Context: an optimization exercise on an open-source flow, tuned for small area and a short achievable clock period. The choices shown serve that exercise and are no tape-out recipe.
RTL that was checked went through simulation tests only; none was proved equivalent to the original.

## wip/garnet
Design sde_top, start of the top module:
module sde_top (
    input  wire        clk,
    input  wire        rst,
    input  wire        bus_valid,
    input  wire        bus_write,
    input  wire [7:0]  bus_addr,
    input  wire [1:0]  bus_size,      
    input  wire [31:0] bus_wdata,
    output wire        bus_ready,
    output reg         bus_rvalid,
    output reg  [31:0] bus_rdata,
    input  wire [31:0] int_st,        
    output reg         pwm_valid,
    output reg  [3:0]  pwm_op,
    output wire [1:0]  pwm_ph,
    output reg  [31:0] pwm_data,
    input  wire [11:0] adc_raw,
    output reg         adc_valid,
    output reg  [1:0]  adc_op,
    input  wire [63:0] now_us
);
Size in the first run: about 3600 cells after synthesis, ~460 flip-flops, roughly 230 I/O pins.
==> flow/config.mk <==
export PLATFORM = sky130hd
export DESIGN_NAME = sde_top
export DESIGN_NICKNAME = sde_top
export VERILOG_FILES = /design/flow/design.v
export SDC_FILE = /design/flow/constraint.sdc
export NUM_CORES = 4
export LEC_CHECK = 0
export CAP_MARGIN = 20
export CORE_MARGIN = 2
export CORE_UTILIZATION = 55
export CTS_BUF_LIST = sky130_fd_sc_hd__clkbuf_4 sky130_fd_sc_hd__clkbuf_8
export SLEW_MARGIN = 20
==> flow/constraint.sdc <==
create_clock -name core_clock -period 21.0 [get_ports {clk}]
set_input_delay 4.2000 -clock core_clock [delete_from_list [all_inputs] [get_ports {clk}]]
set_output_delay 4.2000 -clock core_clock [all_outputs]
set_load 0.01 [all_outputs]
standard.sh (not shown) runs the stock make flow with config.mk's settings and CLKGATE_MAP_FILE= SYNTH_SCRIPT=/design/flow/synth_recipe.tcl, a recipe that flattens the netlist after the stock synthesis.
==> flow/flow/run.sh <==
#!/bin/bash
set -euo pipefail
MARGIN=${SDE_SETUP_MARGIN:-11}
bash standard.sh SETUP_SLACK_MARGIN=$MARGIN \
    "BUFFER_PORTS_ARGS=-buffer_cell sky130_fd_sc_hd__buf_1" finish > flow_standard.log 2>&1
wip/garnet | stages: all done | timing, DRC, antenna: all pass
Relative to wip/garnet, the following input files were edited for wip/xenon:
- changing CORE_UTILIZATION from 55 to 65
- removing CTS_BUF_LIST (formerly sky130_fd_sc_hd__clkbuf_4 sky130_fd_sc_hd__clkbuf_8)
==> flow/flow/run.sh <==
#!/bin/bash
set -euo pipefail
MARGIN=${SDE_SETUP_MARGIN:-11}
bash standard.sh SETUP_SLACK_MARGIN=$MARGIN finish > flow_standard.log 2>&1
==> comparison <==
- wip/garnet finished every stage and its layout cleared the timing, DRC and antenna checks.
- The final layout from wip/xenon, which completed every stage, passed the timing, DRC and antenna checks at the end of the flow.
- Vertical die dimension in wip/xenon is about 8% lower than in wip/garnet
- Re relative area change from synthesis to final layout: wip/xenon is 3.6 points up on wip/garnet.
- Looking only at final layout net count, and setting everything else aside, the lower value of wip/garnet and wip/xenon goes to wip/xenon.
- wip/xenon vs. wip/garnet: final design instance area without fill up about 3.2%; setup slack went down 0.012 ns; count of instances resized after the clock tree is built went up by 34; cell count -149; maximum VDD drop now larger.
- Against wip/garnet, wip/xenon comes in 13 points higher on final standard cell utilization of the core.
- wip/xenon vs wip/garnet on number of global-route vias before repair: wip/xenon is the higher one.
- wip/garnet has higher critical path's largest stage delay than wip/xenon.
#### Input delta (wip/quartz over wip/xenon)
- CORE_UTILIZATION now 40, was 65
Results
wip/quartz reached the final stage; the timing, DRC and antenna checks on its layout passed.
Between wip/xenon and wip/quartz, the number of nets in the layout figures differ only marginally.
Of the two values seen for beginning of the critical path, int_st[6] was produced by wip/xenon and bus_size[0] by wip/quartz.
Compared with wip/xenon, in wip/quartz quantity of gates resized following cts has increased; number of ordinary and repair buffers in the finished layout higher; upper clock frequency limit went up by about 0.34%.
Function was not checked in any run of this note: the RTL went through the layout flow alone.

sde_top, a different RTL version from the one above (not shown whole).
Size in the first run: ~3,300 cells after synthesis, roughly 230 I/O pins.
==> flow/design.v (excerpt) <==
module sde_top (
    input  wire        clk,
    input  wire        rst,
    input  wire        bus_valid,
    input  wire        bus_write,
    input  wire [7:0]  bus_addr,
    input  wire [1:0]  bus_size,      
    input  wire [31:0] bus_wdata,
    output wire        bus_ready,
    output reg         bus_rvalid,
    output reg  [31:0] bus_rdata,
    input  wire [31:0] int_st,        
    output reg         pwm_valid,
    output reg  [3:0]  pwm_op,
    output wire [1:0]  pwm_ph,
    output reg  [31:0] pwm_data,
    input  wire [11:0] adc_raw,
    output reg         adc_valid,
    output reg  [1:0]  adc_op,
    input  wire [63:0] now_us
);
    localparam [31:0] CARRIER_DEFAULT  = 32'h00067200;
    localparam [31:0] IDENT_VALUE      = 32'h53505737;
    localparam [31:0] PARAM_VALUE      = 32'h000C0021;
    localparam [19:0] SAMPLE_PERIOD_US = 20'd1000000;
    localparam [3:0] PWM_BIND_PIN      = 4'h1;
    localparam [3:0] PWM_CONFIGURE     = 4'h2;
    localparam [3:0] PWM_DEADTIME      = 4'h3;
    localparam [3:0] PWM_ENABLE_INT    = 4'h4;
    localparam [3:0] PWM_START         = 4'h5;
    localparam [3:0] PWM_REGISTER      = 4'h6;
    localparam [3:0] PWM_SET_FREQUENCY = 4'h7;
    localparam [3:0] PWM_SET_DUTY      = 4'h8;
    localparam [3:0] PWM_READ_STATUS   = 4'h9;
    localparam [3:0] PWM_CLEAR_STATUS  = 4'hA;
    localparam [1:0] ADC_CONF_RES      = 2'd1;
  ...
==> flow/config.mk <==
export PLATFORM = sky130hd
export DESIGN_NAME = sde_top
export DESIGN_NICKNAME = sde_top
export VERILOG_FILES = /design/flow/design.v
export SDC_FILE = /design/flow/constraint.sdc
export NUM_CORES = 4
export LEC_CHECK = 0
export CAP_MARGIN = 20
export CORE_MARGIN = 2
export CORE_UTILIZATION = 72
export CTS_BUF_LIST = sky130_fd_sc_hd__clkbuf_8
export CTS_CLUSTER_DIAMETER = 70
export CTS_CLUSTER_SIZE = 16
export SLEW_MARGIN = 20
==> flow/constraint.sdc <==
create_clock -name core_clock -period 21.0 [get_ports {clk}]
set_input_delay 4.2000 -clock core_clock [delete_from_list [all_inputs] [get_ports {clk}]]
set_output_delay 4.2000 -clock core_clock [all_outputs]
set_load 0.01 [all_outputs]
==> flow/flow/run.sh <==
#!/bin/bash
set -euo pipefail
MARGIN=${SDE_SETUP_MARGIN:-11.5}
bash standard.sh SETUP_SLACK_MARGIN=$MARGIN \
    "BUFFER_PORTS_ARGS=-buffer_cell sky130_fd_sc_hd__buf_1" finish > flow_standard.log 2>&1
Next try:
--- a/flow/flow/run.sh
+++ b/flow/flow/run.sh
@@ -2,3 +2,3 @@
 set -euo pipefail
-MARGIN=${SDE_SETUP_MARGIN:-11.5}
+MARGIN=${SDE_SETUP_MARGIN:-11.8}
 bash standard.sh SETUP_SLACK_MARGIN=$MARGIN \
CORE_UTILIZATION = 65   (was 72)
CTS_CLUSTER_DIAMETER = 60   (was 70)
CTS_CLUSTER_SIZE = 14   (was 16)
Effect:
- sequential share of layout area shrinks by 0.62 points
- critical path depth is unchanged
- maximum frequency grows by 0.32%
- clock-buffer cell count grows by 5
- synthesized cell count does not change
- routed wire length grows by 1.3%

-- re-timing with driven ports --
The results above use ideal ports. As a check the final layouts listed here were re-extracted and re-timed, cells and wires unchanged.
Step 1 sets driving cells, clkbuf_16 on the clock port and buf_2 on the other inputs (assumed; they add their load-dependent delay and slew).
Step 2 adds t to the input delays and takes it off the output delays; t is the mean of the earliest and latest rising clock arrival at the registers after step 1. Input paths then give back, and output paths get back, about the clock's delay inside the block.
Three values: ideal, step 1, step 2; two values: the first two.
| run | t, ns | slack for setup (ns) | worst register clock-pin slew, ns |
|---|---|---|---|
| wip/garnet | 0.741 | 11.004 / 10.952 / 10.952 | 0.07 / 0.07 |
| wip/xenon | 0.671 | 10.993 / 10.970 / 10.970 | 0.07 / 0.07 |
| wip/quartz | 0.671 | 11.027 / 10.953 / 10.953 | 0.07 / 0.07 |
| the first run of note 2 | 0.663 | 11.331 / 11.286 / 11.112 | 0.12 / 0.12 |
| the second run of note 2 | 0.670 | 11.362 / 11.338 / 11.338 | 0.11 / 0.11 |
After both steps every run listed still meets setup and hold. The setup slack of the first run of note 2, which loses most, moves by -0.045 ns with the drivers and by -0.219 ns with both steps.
....
Task brief:
Search the lines above for the string "maximum" and copy each line that has it.

Written answer:
- wip/xenon vs. wip/garnet: final design instance area without fill up about 3.2%; setup slack went down 0.012 ns; count of instances resized after the clock tree is built went up by 34; cell count -149; maximum VDD drop now larger.
- maximum frequency grows by 0.32%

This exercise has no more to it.